Dear Abby: I was best friends with “Joanne” after we met in middle school. She comes from a conservative Christian family and has three successful siblings. This has made her quirky, media-driven pursuits and city life a disappointment to her family. When we were teens and she learned that I was a straight ally for gay rights, she came out to me as a lesbian, but for years only I and a few close friends knew.
Once she was an adult and her family found out, they practically disowned her and made their disapproval and “shame” very clear. Unfortunately, due to some family problems of my own, I moved away, and we communicated only periodically for the last couple of years until recently. I was shocked when she informed me that she is going to become a nun.
Abby, I have no problem with her faith (I attend an LGBT-friendly church), but I’m afraid Joanne is doing it for all the wrong reasons. For the 15 years I have known her, she has been an open-minded, culture-loving social butterfly, and she doesn’t seem to have changed much personality-wise. Naturally, her family is thrilled with her decision because it means she will never date another woman or be a part of “that lifestyle.”

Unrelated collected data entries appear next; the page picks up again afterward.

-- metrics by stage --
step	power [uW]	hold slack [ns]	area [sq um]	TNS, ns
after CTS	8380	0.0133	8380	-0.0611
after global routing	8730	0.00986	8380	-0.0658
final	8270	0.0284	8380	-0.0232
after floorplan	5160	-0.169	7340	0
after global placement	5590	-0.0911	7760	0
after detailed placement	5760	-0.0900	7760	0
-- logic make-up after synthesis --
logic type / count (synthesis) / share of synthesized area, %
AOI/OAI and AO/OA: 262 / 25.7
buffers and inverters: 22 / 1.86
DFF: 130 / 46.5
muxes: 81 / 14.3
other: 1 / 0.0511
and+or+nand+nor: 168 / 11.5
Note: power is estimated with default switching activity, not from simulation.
[src/rtl/txpb_store.sv]
module txpb_store
  import txpb_pkg::*;
#(
  parameter int DATA_W = 8
) (
  input  logic                clk,
  input  logic                rst_n,
  input  logic                clear,
  input  logic                pop_en,
  input  logic                push_one,
  input  logic                push_two,
  input  logic [2*DATA_W-1:0] din,
  output logic [DATA_W-1:0]   head
);
  logic [PTR_W-1:0]  wr_q, wr_d, rd_q, rd_d, wr_nx;
  logic [DATA_W-1:0] slot_q [SLOTS];

  function automatic logic [PTR_W-1:0] step_ptr(input logic [PTR_W-1:0] p);
    return (p == PTR_W'(SLOTS - 1)) ? '0 : p + 1'b1;
  endfunction

  always_comb begin
    wr_nx = step_ptr(wr_q);
    if (clear) begin
      wr_d = '0;
      rd_d = '0;
    end else begin
      wr_d = push_two ? step_ptr(wr_nx) : (push_one ? wr_nx : wr_q);
      rd_d = pop_en ? step_ptr(rd_q) : rd_q;
    end
  end

  always_ff @(posedge clk or negedge rst_n) begin
    if (!rst_n) begin
      wr_q <= '0;
      rd_q <= '0;
    end else begin
      wr_q <= wr_d;
      rd_q <= rd_d;
    end
  end

  for (genvar i = 0; i < SLOTS; i++) begin : g_slot
    logic we_lo, we_hi;
    assign we_lo = (push_one || push_two) && (wr_q == PTR_W'(i));
    assign we_hi = push_two && (wr_nx == PTR_W'(i));
    always_ff @(posedge clk) begin
      if (we_lo) begin
        slot_q[i] <= din[DATA_W-1:0];
      end else if (we_hi) begin
        slot_q[i] <= din[2*DATA_W-1:DATA_W];
      end
    end
  end

  assign head = slot_q[rd_q];
endmodule

[src/rtl/txpb_level.sv]
module txpb_level
  import txpb_pkg::*;
(
  input  logic             clk,
  input  logic             rst_n,
  input  logic [CNT_W-1:0] cnt_q,
  input  logic [CNT_W-1:0] cnt_d,
  input  logic             half_mode,
  input  logic             byte_done,
  input  logic             accepted,
  output logic             flag_q,
  output logic             pulse_q,
  output logic             done_q
);
  logic flag_d, pulse_d, done_d;

  always_comb begin
    if (!half_mode) begin
      flag_d = (cnt_d == '0);
    end else if (cnt_d == CNT_W'(SLOTS)) begin
      flag_d = 1'b0;
    end else if (cnt_q == CNT_W'(SLOTS)) begin
      flag_d = 1'b1;
    end else begin
      flag_d = flag_q;
    end
    pulse_d = flag_d && !flag_q;
    if (byte_done && (cnt_d == '0)) begin
      done_d = 1'b1;
    end else if (accepted) begin
      done_d = 1'b0;
    end else begin
      done_d = done_q;
    end
  end

  always_ff @(posedge clk or negedge rst_n) begin
    if (!rst_n) begin
      flag_q  <= 1'b1;
      pulse_q <= 1'b0;
      done_q  <= 1'b0;
    end else begin
      flag_q  <= flag_d;
      pulse_q <= pulse_d;
      done_q  <= done_d;
    end
  end
endmodule

[src/rtl/tx_pair_buffer.sv]
module tx_pair_buffer
  import txpb_pkg::*;
#(
  parameter int DATA_W = 8
) (
  input  logic                clk,
  input  logic                rst_n,
  input  logic                wr_single,
  input  logic                wr_double,
  input  logic [2*DATA_W-1:0] wr_data,
  input  logic                clear,
  input  logic                pop,
  input  logic                byte_done,
  input  logic                level_half,
  output logic [DATA_W-1:0]   head_data,
  output logic                head_valid,
  output logic [CNT_W-1:0]    fill_count,
  output logic                level_flag,
  output logic                level_pulse,
  output logic                ovf_pulse,
  output logic                tx_done
);
  logic             push_one, push_two, pop_en, accepted;
  logic [CNT_W-1:0] cnt_q, cnt_d;

  txpb_admit u_admit (
    .clk      (clk),
    .rst_n    (rst_n),
    .wr_single(wr_single),
    .wr_double(wr_double),
    .pop_req  (pop),
    .clear    (clear),
    .push_one (push_one),
    .push_two (push_two),
    .pop_en   (pop_en),
    .accepted (accepted),
    .cnt_q    (cnt_q),
    .cnt_d    (cnt_d),
    .ovf_q    (ovf_pulse)
  );

  txpb_store #(.DATA_W(DATA_W)) u_store (
    .clk     (clk),
    .rst_n   (rst_n),
    .clear   (clear),
    .pop_en  (pop_en),
    .push_one(push_one),
    .push_two(push_two),
    .din     (wr_data),
    .head    (head_data)
  );

  txpb_level u_level (
    .clk      (clk),
    .rst_n    (rst_n),
    .cnt_q    (cnt_q),
    .cnt_d    (cnt_d),
    .half_mode(level_half),
    .byte_done(byte_done),
    .accepted (accepted),
    .flag_q   (level_flag),
    .pulse_q  (level_pulse),
    .done_q   (tx_done)
  );

  assign fill_count = cnt_q;
  assign head_valid = (cnt_q != '0);
endmodule
`src/rtl/stream_prefetch.sv`:
```
module stream_prefetch #(
  parameter int ADDR_W    = 32,
  parameter int SIZE_W    = 6,
  parameter int CNT_W     = 8,
  parameter int STRIDE_W  = 20,
  parameter int MAX_LINES = 4096
) (
  input  logic                clk,
  input  logic                rst_n,
  input  logic                cmd_valid,
  input  logic [2:0]          cmd_op,
  input  logic [1:0]          cmd_chan,
  input  logic [ADDR_W-1:0]   cmd_addr,
  input  logic [SIZE_W-1:0]   cmd_size,
  input  logic [CNT_W-1:0]    cmd_count,
  input  logic [STRIDE_W-1:0] cmd_stride,
  output logic                req_valid,
  input  logic                req_ready,
  output logic [ADDR_W-1:0]   req_addr,
  output logic [1:0]          req_chan,
  output logic                req_store,
  output logic                req_transient,
  output logic [3:0]          busy
);
  localparam int NCH   = 4;
  localparam int CH_W  = 2;
  localparam int TOT_W = $clog2(MAX_LINES + 1);
  localparam logic [ADDR_W-1:0] LINE_MASK = ~ADDR_W'(31);
  localparam logic [ADDR_W-1:0] LINE_STEP = ADDR_W'(32);
  localparam logic [2:0] OP_STOP    = 3'b100;
  localparam logic [2:0] OP_STOPALL = 3'b101;

  logic [NCH-1:0]                act, st, tr;
  logic [NCH-1:0][ADDR_W-1:0]    base, cur, nbase;
  logic [NCH-1:0][SIZE_W-1:0]    lidx, lsz;
  logic [NCH-1:0][CNT_W-1:0]     bidx, bcnt;
  logic [NCH-1:0][STRIDE_W-1:0]  strd;
  logic [NCH-1:0][TOT_W-1:0]     tot;
  logic [NCH-1:0]                last_line, last_blk, capped;
  logic [CH_W-1:0]               ptr, gnt;
  logic                          found, take;

  always_comb begin
    for (int c = 0; c < NCH; c++) begin
      nbase[c]     = base[c] + {{(ADDR_W-STRIDE_W){strd[c][STRIDE_W-1]}}, strd[c]};
      last_line[c] = (lidx[c] == lsz[c] - SIZE_W'(1));
      last_blk[c]  = (bidx[c] == bcnt[c] - CNT_W'(1));
      capped[c]    = (tot[c] == TOT_W'(MAX_LINES - 1));
    end
  end

  always_comb begin
    gnt   = '0;
    found = 1'b0;
    for (int i = 0; i < NCH; i++) begin
      if (!found && act[CH_W'(ptr + CH_W'(i))]) begin
        gnt   = CH_W'(ptr + CH_W'(i));
        found = 1'b1;
      end
    end
  end

  assign req_valid     = |act;
  assign take          = req_valid && req_ready;
  assign req_addr      = cur[gnt];
  assign req_chan      = gnt;
  assign req_store     = st[gnt];
  assign req_transient = tr[gnt];
  assign busy          = act;

  always_ff @(posedge clk) begin
    if (!rst_n) ptr <= '0;
    else if (take) ptr <= gnt + CH_W'(1);
  end

  always_ff @(posedge clk) begin
    if (!rst_n) begin
      act <= '0; st <= '0; tr <= '0;
      base <= '0; cur <= '0; lidx <= '0; lsz <= '0;
      bidx <= '0; bcnt <= '0; strd <= '0; tot <= '0;
    end else begin
      for (int c = 0; c < NCH; c++) begin
        if (cmd_valid && cmd_op == OP_STOPALL) begin
          act[c] <= 1'b0;
        end else if (cmd_valid && cmd_chan == CH_W'(c) && cmd_op == OP_STOP) begin
          act[c] <= 1'b0;
        end else if (cmd_valid && cmd_chan == CH_W'(c) && !cmd_op[2]) begin
          act[c]  <= (cmd_size != '0) && (cmd_count != '0);
          st[c]   <= cmd_op[1];
          tr[c]   <= cmd_op[0];
          base[c] <= cmd_addr;
          cur[c]  <= cmd_addr & LINE_MASK;
          lsz[c]  <= cmd_size;
          bcnt[c] <= cmd_count;
          strd[c] <= cmd_stride;
          lidx[c] <= '0;
          bidx[c] <= '0;
          tot[c]  <= '0;
        end else if (take && gnt == CH_W'(c)) begin
          tot[c] <= tot[c] + TOT_W'(1);
          if (capped[c]) begin
            act[c] <= 1'b0;
          end else if (!last_line[c]) begin
            cur[c]  <= cur[c] + LINE_STEP;
            lidx[c] <= lidx[c] + SIZE_W'(1);
          end else if (!last_blk[c]) begin
            base[c] <= nbase[c];
            cur[c]  <= nbase[c] & LINE_MASK;
            lidx[c] <= '0;
            bidx[c] <= bidx[c] + CNT_W'(1);
          end else begin
            act[c] <= 1'b0;
          end
        end
      end
    end
  end

  assert_hold_R9: assert property (@(posedge clk) disable iff (!rst_n)
    req_valid && !req_ready && !cmd_valid |=> req_valid && $stable(req_addr) && $stable(req_chan));

  assert_grant_busy_R8: assert property (@(posedge clk) disable iff (!rst_n)
    req_valid |-> busy[req_chan]);

  assert_stop_one_R6: assert property (@(posedge clk) disable iff (!rst_n)
    cmd_valid && cmd_op == OP_STOP |=> !busy[$past(cmd_chan)]);

  assert_stop_all_R7: assert property (@(posedge clk) disable iff (!rst_n)
    cmd_valid && cmd_op == OP_STOPALL |=> busy == '0);

  assert_start_R5: assert property (@(posedge clk) disable iff (!rst_n)
    cmd_valid && !cmd_op[2] && cmd_size != '0 && cmd_count != '0 |=> busy[$past(cmd_chan)]);

  for (genvar g = 0; g < NCH; g++) begin : g_cap
    assert_cap_R11: assert property (@(posedge clk) disable iff (!rst_n)
      busy[g] |-> tot[g] < TOT_W'(MAX_LINES));
  end
endmodule

```
`config.mk`:
```
export PLATFORM = sky130hd
export DESIGN_NAME = stream_prefetch
export DESIGN_NICKNAME = d
export VERILOG_FILES = /design/src/rtl/stream_prefetch.sv
export SDC_FILE = /design/constraint.sdc
export NUM_CORES = 2
export LEC_CHECK = 0
export ABC_AREA = 0
export BUFFER_PORTS_ARGS = -buffer_cell sky130_fd_sc_hd__buf_2
export CELL_PAD_IN_SITES_DETAIL_PLACEMENT = 0
export CELL_PAD_IN_SITES_GLOBAL_PLACEMENT = 1
export CORE_ASPECT_RATIO = 0.8
export CORE_MARGIN = 3
export CORE_UTILIZATION = 45
export DETAILED_ROUTE_END_ITERATION = 8
export PLACE_DENSITY = 0.81
export SETUP_SLACK_MARGIN = 0.3
export SLEW_MARGIN = 5
export SYNTH_ARGS = -nofsm -noshare
export SYNTH_HDL_FRONTEND = slang
export SYNTH_SLANG_ARGS = --single-unit
```
`constraint.sdc`:
```
create_clock -name clk -period 4.55 [get_ports clk]
set_input_delay 0.91 -clock clk [delete_from_list [all_inputs] [get_ports clk]]
set_output_delay 0.91 -clock clk [all_outputs]
set_load 0.05 [all_outputs]
```
==> flow_summary.toml <==
[outcome]
status = "completed"

[die]
core-area_um2 = 69600
start_util_pct = 45.9
die-area_um2 = 74300
ios = 116
rows = 86
die_y_um = 244
die_w_um = 304

[timing]
slew_viol_final = 0
fmax_mhz = 240
fin_skew_ns = 0.0252
rsz0062_at_grt = "yes"
max_slew_margin_pct = 23.5
finalSetupTns_ns = 0
setup_viol = 0
worstMarginPinSlew_ns = 1.14
min_period_over_period_pct = 91.5
hold_viol = 0
finalCriticalPeriod_ns = 4.16

[setup_path]
cp_max_fo = 54
slowest_stage = "dfxtp_1"
crit_path_max_incr_delay_ns = 0.49
cp-start-kind = "flop"
endpoint_kind = "output port"
critPathKind = "reg2out"
required_ns = 3.64
crit_buf_inv = 3
cp_cell_sequence = "nor2_1 -> a21oi_1 -> o21ai_0 -> o22a_2 -> inv_2 -> buf_12 -> nand2_1 -> and3_1 -> a31oi_1 -> clkbuf_4"
critPathTopFamily = "compound AO/OA/AOI/OAI gates"
cp.arrival_ns = 3.25

[grt]
gr-usage-all-layers_pct = 31.4
grt_overflow = 0
grt_max_degree = 147
grt_pass1_vias = 28300
grt_pass1_wl_um = 182000
antenna_found_initial = 9

[routing]
drt_wl_total_um = 122000
via_per_inst = 6.13
num_vias = 32000
wl_per_cell_um = 23.4
ant_nets = 0
drtIter0Drc = 4079
remaining_drc_errors = 0
firstDrtPassIters = 7

[power_and_ir_drop]
combPwrFrac_pct = 11.3
clockPowerShare_pct = 45.3
internal-power_mw = 7.54
powerDensity_nw_per_um2 = 299
switching_share_pct = 28.2
pwr-share-seq_pct = 43.4
p_switching_mw = 2.97
ir_drop_v = 0.000332
p_leak_nw = 13.7

[final_layout]
final_cells = 5216
final_core_util_pct = 50.5
finalNetCount = 4479
regArea_um2 = 9890
fill_cells = 6962
area_growth_pct = 9.89
drive_above_1_share_pct = 7.58
multiInputGateArea_um2 = 20800
final_common_cell = "nand2_1"
layout_common_cells = "nand2_1, dfxtp_1, a21oi_1, nor2_1, o21ai_0"

[clock_tree]
root_buffer = "clkbuf_16"
cts_tree = "yes"
clock-sinks = 494
path_clk_slew_ns = 0.06
cts_inserted_buffers = 56
clk-insertion-delay-late_ns = 0.64
htree_levels = 2
clk_path_buf_depth = 3
hold_buffers = 0

[yosys]
yosysWarnings = 0
synth_cell_types = 93
avgSynthCellArea_um2 = 7.49
netlist_instances = 4272
synth_edf_count = 0
synth-main-ff-cell = "dfxtp_1"
seq_area_frac_synth_pct = 30.9
netlist_area_um2 = 32000
async_reset_ff_share_pct = 0
synth_seq_cells = 494

[min_path]
hold_class = "reg2reg"

[place]
dp_hpwl_um = 88300
io_buffers = 110
routabilityCongestion = 0.972
placedCellCount = 5114

[run]
maxCapViolCount = 0
sequential cells by signal (all words and copies together), names as in the netlist, 24 cells and up:
| register | cells |
|---|---|
| base | 128 |
| cur | 108 |
| strd | 80 |
| tot | 52 |
| bcnt | 32 |
| bidx | 32 |
| lidx | 24 |
| lsz | 24 |
cells in the mapped netlist, types with 71 or more instances:
cell type  count  area, um2
a21o_1        76        571
a31oi_1      104        651
o21ai_0      270       1350
ha_1         152       1900
xnor2_1      156       1370
clkbuf_1     207        777
a21oi_1      454       2270
nand2_1      739       2770
xor2_1       168       1470
dfxtp_1      494       9890
and3_1        89        557
nand3_1      126        631
nand4_1       71        444
nor2_1       358       1340
cells by family after synthesis:
group,Yosys count,share of synthesized area (%)
AOI/OAI and AO/OA,1262,24.5
xor gates and xnor gates,324,8.87
adders and majority gates,156,6.20
buffers and inverters,330,4.26
DFF,494,30.9
muxes,71,2.26
other,1,0.0117
and+or+nand+nor,1634,23.0
metrics by stage:
| stage | total power [mW] | area, um2 | hold slack, ns | setup slack, ns |
|---|---|---|---|---|
| floorplan | 5.33 | 32000 | 0.437 | 0.531 |
| global placement | 5.79 | 33200 | 0.446 | 0.885 |
| detailed placement | 5.79 | 33200 | 0.453 | 0.845 |
| CTS | 10.5 | 35100 | 0.461 | 0.330 |
| global route | 10.8 | 35100 | 0.480 | 0.282 |
| finish | 10.5 | 35100 | 0.459 | 0.388 |
area by class of cell:
type	count	area share, %
tap	924	3.29
clock buffer	78	4.57
clock inverter	21	0.744
inverter	71	0.780
sequential	494	28.1
timing repair buffer	173	3.15
antenna	3	0.0214
multi-input combinational	3452	59.3
worst min-delay path, stage by stage, from the launching register on:
cell and delay [ns]:
dfxtp_1 0.31, nand2_1 0.05, a21oi_1 0.05
what timing repair did:
action                     in CTS  in global routing
setup buffers                   0                  0
setup endpoints to repair      12                 15
gates resized for setup         1                  6
power by group through the flow:
stage / Sequential, mW / Clock [mW] / Combinational [mW]
2_1_floorplan: 4.59 / 0 / 0.737
3_3_place_gp: 4.65 / 0 / 1.15
3_5_place_dp: 4.64 / 0 / 1.15
4_1_cts: 4.55 / 4.80 / 1.15
5_1_grt: 4.56 / 4.97 / 1.26
6_report: 4.56 / 4.76 / 1.19
final timing paths:
check / startpoint / end / depth (start not counted) / slack, ns
hold / removal: strd[51]$_SDFFE_PN0P_ / strd[51]$_SDFFE_PN0P_ / 2 / 0.46
hold reg to reg: strd[51]$_SDFFE_PN0P_ / strd[51]$_SDFFE_PN0P_ / 2 / 0.46
setup reg to reg: base[0]$_SDFFE_PN0P_ / cur[26]$_SDFFE_PN0P_ / 11 / 0.75
setup / recovery: busy[0]$_SDFFE_PP0P_ / req_addr[5] / 10 / 0.39
routing by layer:
metal  track usage [%]  wire length [um]
met5                 0                13
met1              45.5             55300
met2              44.3             48600
met4              11.8              4890
met3              8.09             13300
No activity file was read; power rests on OpenSTA's default activity.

I know Joanne is an adult and these choices are hers to make, but I’m afraid she is being guilted into a life she will ultimately regret. How do I express my concerns to her without being offensive?
Kathy in New York
Dear Kathy: Before you “express your concerns,” I think you should have enough respect for your friend’s intelligence to ask her what has prompted this life-changing decision, and what it will entail.
Will she be joining an order that wears a habit? (Not all nuns do anymore.) Will she be taking a vow of silence and shutting herself off from the world for a life of prayer and contemplation, or will she be working to help underprivileged communities? Does she plan to remain in the United States, or join an order like Mother Teresa’s in some other country?

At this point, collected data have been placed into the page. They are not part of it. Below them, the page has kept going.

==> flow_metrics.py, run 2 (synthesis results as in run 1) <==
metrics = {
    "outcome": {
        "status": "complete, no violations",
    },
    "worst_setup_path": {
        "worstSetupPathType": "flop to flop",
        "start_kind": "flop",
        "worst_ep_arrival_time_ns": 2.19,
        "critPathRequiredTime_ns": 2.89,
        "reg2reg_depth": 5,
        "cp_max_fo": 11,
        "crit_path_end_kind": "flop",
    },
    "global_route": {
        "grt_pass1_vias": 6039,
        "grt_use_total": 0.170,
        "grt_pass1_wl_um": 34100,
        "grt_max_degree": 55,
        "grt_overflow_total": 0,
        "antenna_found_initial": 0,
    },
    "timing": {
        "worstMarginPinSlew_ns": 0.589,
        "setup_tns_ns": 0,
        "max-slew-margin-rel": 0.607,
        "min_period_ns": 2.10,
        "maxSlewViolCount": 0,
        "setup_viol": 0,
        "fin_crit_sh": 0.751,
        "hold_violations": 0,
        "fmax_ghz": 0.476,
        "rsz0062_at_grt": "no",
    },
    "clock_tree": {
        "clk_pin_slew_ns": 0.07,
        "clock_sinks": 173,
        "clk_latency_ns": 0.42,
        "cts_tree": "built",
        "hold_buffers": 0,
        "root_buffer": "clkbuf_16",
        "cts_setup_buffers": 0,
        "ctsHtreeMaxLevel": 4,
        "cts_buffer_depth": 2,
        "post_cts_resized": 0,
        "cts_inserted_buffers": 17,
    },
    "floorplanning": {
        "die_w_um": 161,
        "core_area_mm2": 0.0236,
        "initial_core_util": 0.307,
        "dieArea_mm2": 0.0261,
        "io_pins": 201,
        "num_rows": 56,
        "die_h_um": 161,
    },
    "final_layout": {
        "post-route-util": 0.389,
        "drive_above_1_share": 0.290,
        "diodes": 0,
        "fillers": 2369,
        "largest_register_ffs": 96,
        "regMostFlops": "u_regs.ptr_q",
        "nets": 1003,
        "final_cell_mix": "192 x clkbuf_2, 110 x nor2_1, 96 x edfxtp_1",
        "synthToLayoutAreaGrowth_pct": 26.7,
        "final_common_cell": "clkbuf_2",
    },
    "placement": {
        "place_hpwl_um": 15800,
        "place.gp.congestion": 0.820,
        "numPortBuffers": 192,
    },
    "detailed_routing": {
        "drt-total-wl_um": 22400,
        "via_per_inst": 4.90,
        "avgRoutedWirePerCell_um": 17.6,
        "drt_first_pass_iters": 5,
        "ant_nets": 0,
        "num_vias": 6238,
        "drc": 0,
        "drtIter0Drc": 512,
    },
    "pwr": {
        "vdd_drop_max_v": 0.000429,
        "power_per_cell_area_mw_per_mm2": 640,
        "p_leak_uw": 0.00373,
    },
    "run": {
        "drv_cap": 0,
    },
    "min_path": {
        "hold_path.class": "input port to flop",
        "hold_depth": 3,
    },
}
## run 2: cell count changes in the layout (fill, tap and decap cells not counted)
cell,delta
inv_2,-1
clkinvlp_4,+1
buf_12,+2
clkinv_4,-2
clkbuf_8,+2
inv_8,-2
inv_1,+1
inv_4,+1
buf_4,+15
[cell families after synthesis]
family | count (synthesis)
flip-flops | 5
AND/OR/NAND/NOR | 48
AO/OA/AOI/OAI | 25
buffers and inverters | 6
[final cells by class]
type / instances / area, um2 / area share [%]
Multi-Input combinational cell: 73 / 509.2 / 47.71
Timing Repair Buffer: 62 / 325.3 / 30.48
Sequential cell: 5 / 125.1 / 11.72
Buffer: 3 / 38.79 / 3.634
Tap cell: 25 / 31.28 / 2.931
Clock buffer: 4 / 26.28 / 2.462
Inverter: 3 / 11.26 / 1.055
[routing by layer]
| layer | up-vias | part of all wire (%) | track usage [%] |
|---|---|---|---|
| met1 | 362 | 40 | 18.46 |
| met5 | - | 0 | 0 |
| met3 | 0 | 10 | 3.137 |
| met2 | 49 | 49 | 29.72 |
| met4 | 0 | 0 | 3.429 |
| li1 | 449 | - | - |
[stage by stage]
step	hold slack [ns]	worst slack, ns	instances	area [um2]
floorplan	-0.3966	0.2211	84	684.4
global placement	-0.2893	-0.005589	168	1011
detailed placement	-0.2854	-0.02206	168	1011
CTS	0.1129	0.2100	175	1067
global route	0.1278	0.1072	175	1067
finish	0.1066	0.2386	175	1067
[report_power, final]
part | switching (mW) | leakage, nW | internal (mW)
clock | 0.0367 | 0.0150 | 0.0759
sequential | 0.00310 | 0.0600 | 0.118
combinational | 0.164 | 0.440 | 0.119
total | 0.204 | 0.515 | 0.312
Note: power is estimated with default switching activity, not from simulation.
### src/rtl/rxm_addr_collect.sv
module rxm_addr_collect
    import rxm_pkg::*;
(
    input  logic                 clk,
    input  logic                 rst,
    input  logic                 rx_valid,
    input  logic                 rx_sof,
    input  logic [BYTE_W-1:0]    rx_byte,
    input  logic [CNT_W-1:0]     cfg_width,
    output rx_addr_t             col
);

    logic [CNT_W-1:0] cnt;
    logic             busy;

    always_ff @(posedge clk) begin
        if (rst) begin
            cnt       <= '0;
            busy      <= 1'b0;
            col.done  <= 1'b0;
            col.width <= CNT_W'(MAX_AW);
            col.addr  <= '0;
        end else begin
            col.done <= 1'b0;
            if (rx_valid && rx_sof) begin
                col.addr  <= ADDR_W'(rx_byte);
                col.width <= cfg_width;
                cnt       <= CNT_W'(1);
                busy      <= 1'b1;
            end else if (rx_valid && busy) begin
                for (int b = 1; b < MAX_AW; b++)
                    if (int'(cnt) == b) col.addr[b*BYTE_W +: BYTE_W] <= rx_byte;
                cnt <= cnt + CNT_W'(1);
                if (cnt + CNT_W'(1) == col.width) begin
                    col.done <= 1'b1;
                    busy     <= 1'b0;
                end
            end
        end
    end


    cnt_bound_chk: assert property (@(posedge clk) disable iff (rst)
        busy |-> (cnt < col.width));


    done_single_chk: assert property (@(posedge clk) disable iff (rst)
        col.done |=> !col.done);

endmodule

If you show an interest rather than “concern,” I’m sure she will be glad to answer any questions you may have without becoming offended.
Dear Abby: I have recently been invited to my sister’s baby shower. The problem is I am a man. My mother and sister think I am sexist for not wanting to go. I always thought this kind of thing was a women’s event. Are my mother and sister right? Am I being sexist?
Nathan in Indiana
Dear Nathan: You’re not necessarily sexist, but you are behind the times. Baby showers are no longer solely women’s events. In fact, because men are so much more actively involved in their little ones’ care than they used to be, it is becoming common for the showers to be co-ed affairs. (They’re called “Jack and Jill” showers.) I hope you won’t skip the celebration because I think you’d enjoy it.